● **Exercise details**
Every line of the data is to be reproduced exactly.

=-=-=

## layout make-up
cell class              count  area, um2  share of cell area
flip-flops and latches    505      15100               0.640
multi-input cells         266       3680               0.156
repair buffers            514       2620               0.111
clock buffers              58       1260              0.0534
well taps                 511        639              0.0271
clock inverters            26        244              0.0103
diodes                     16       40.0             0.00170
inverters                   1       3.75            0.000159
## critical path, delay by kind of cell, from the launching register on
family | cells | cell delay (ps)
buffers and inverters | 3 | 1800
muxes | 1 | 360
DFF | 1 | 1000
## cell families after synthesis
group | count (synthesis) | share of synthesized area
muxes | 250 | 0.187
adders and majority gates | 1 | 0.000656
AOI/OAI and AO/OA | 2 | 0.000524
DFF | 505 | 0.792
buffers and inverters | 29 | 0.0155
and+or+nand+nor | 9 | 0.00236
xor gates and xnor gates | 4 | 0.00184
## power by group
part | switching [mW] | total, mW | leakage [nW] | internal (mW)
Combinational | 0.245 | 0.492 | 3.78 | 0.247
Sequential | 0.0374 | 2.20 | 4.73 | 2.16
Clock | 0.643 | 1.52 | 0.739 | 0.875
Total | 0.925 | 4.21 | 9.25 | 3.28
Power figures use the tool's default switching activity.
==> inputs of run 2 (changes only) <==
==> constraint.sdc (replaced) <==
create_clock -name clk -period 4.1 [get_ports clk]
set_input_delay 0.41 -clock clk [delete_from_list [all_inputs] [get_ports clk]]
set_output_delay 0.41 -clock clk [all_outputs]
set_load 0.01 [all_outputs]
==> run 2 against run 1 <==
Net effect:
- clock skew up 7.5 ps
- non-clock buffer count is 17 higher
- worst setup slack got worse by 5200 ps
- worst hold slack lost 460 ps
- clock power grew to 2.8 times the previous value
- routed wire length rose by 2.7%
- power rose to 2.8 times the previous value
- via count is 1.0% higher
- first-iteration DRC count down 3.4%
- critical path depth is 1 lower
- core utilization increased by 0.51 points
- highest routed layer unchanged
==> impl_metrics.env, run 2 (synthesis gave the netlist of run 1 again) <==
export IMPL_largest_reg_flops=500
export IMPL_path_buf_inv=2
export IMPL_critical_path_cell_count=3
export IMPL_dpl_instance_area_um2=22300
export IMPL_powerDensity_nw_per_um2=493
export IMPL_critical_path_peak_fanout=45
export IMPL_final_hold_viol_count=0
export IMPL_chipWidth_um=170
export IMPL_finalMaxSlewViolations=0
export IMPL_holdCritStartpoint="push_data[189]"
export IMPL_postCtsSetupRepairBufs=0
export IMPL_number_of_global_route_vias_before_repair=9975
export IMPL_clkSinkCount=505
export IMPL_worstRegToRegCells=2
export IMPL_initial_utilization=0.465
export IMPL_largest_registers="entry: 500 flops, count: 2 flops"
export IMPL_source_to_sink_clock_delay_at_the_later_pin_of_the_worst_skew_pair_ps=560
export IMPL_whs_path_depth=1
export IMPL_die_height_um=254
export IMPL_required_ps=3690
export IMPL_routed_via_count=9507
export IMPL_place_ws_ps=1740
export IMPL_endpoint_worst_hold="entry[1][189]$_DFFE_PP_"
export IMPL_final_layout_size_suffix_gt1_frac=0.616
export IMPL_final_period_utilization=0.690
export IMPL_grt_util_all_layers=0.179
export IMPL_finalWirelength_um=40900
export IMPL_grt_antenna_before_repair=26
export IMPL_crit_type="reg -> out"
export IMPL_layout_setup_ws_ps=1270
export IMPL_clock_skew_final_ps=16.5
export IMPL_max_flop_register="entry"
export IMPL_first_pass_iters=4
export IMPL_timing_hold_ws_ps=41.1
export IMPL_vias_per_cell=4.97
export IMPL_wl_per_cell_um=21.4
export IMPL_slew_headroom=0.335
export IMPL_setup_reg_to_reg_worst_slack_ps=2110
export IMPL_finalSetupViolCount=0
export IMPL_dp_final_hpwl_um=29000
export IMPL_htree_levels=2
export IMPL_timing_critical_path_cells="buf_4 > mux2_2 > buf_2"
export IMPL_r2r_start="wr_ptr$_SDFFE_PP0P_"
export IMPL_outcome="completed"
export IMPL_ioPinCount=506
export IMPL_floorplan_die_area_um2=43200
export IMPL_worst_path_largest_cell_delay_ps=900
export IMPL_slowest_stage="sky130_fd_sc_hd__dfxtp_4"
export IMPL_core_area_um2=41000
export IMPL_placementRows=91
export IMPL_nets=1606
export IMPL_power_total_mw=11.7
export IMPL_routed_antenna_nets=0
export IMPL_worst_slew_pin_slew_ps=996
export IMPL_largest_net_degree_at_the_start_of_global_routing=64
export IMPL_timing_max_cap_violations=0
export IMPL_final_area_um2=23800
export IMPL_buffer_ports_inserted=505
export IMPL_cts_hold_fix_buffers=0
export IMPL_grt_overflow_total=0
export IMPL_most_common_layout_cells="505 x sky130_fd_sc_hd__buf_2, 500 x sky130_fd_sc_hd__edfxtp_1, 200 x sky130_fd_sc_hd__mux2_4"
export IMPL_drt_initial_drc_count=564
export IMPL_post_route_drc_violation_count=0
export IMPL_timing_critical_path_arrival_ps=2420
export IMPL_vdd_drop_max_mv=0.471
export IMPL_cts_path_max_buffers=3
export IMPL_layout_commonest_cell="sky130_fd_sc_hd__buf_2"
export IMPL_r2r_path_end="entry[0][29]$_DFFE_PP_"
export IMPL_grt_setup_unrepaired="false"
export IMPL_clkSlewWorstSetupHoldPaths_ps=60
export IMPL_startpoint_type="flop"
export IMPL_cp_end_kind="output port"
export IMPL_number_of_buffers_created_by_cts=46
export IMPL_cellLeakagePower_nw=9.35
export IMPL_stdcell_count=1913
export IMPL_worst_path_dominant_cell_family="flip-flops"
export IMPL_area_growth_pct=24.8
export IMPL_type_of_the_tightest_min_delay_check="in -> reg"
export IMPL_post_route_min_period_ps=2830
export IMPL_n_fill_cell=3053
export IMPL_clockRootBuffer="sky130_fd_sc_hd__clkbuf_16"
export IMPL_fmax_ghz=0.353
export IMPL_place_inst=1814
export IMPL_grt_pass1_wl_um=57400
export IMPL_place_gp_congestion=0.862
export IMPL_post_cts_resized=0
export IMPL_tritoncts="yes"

=-=-=

● **Response**
## layout make-up
cell class              count  area, um2  share of cell area
flip-flops and latches    505      15100               0.640
multi-input cells         266       3680               0.156
repair buffers            514       2620               0.111
clock buffers              58       1260              0.0534
well taps                 511        639              0.0271
clock inverters            26        244              0.0103
diodes                     16       40.0             0.00170
inverters                   1       3.75            0.000159
## critical path, delay by kind of cell, from the launching register on
family | cells | cell delay (ps)
buffers and inverters | 3 | 1800
muxes | 1 | 360
DFF | 1 | 1000
## cell families after synthesis
group | count (synthesis) | share of synthesized area
muxes | 250 | 0.187
adders and majority gates | 1 | 0.000656
AOI/OAI and AO/OA | 2 | 0.000524
DFF | 505 | 0.792
buffers and inverters | 29 | 0.0155
and+or+nand+nor | 9 | 0.00236
xor gates and xnor gates | 4 | 0.00184
## power by group
part | switching [mW] | total, mW | leakage [nW] | internal (mW)
Combinational | 0.245 | 0.492 | 3.78 | 0.247
Sequential | 0.0374 | 2.20 | 4.73 | 2.16
Clock | 0.643 | 1.52 | 0.739 | 0.875
Total | 0.925 | 4.21 | 9.25 | 3.28
Power figures use the tool's default switching activity.
==> inputs of run 2 (changes only) <==
==> constraint.sdc (replaced) <==
create_clock -name clk -period 4.1 [get_ports clk]
set_input_delay 0.41 -clock clk [delete_from_list [all_inputs] [get_ports clk]]
set_output_delay 0.41 -clock clk [all_outputs]
set_load 0.01 [all_outputs]
==> run 2 against run 1 <==
Net effect:
- clock skew up 7.5 ps
- non-clock buffer count is 17 higher
- worst setup slack got worse by 5200 ps
- worst hold slack lost 460 ps
- clock power grew to 2.8 times the previous value
- routed wire length rose by 2.7%
- power rose to 2.8 times the previous value
- via count is 1.0% higher
- first-iteration DRC count down 3.4%
- critical path depth is 1 lower
- core utilization increased by 0.51 points
- highest routed layer unchanged
==> impl_metrics.env, run 2 (synthesis gave the netlist of run 1 again) <==
export IMPL_largest_reg_flops=500
export IMPL_path_buf_inv=2
export IMPL_critical_path_cell_count=3
export IMPL_dpl_instance_area_um2=22300
export IMPL_powerDensity_nw_per_um2=493
export IMPL_critical_path_peak_fanout=45
export IMPL_final_hold_viol_count=0
export IMPL_chipWidth_um=170
export IMPL_finalMaxSlewViolations=0
export IMPL_holdCritStartpoint="push_data[189]"
export IMPL_postCtsSetupRepairBufs=0
export IMPL_number_of_global_route_vias_before_repair=9975
export IMPL_clkSinkCount=505
export IMPL_worstRegToRegCells=2
export IMPL_initial_utilization=0.465
export IMPL_largest_registers="entry: 500 flops, count: 2 flops"
export IMPL_source_to_sink_clock_delay_at_the_later_pin_of_the_worst_skew_pair_ps=560
export IMPL_whs_path_depth=1
export IMPL_die_height_um=254
export IMPL_required_ps=3690
export IMPL_routed_via_count=9507
export IMPL_place_ws_ps=1740
export IMPL_endpoint_worst_hold="entry[1][189]$_DFFE_PP_"
export IMPL_final_layout_size_suffix_gt1_frac=0.616
export IMPL_final_period_utilization=0.690
export IMPL_grt_util_all_layers=0.179
export IMPL_finalWirelength_um=40900
export IMPL_grt_antenna_before_repair=26
export IMPL_crit_type="reg -> out"
export IMPL_layout_setup_ws_ps=1270
export IMPL_clock_skew_final_ps=16.5
export IMPL_max_flop_register="entry"
export IMPL_first_pass_iters=4
export IMPL_timing_hold_ws_ps=41.1
export IMPL_vias_per_cell=4.97
export IMPL_wl_per_cell_um=21.4
export IMPL_slew_headroom=0.335
export IMPL_setup_reg_to_reg_worst_slack_ps=2110
export IMPL_finalSetupViolCount=0
export IMPL_dp_final_hpwl_um=29000
export IMPL_htree_levels=2
export IMPL_timing_critical_path_cells="buf_4 > mux2_2 > buf_2"
export IMPL_r2r_start="wr_ptr$_SDFFE_PP0P_"
export IMPL_outcome="completed"
export IMPL_ioPinCount=506
export IMPL_floorplan_die_area_um2=43200
export IMPL_worst_path_largest_cell_delay_ps=900
export IMPL_slowest_stage="sky130_fd_sc_hd__dfxtp_4"
export IMPL_core_area_um2=41000
export IMPL_placementRows=91
export IMPL_nets=1606
export IMPL_power_total_mw=11.7
export IMPL_routed_antenna_nets=0
export IMPL_worst_slew_pin_slew_ps=996
export IMPL_largest_net_degree_at_the_start_of_global_routing=64
export IMPL_timing_max_cap_violations=0
export IMPL_final_area_um2=23800
export IMPL_buffer_ports_inserted=505
export IMPL_cts_hold_fix_buffers=0
export IMPL_grt_overflow_total=0
export IMPL_most_common_layout_cells="505 x sky130_fd_sc_hd__buf_2, 500 x sky130_fd_sc_hd__edfxtp_1, 200 x sky130_fd_sc_hd__mux2_4"
export IMPL_drt_initial_drc_count=564
export IMPL_post_route_drc_violation_count=0
export IMPL_timing_critical_path_arrival_ps=2420
export IMPL_vdd_drop_max_mv=0.471
export IMPL_cts_path_max_buffers=3
export IMPL_layout_commonest_cell="sky130_fd_sc_hd__buf_2"
export IMPL_r2r_path_end="entry[0][29]$_DFFE_PP_"
export IMPL_grt_setup_unrepaired="false"
export IMPL_clkSlewWorstSetupHoldPaths_ps=60
export IMPL_startpoint_type="flop"
export IMPL_cp_end_kind="output port"
export IMPL_number_of_buffers_created_by_cts=46
export IMPL_cellLeakagePower_nw=9.35
export IMPL_stdcell_count=1913
export IMPL_worst_path_dominant_cell_family="flip-flops"
export IMPL_area_growth_pct=24.8
export IMPL_type_of_the_tightest_min_delay_check="in -> reg"
export IMPL_post_route_min_period_ps=2830
export IMPL_n_fill_cell=3053
export IMPL_clockRootBuffer="sky130_fd_sc_hd__clkbuf_16"
export IMPL_fmax_ghz=0.353
export IMPL_place_inst=1814
export IMPL_grt_pass1_wl_um=57400
export IMPL_place_gp_congestion=0.862
export IMPL_post_cts_resized=0
export IMPL_tritoncts="yes"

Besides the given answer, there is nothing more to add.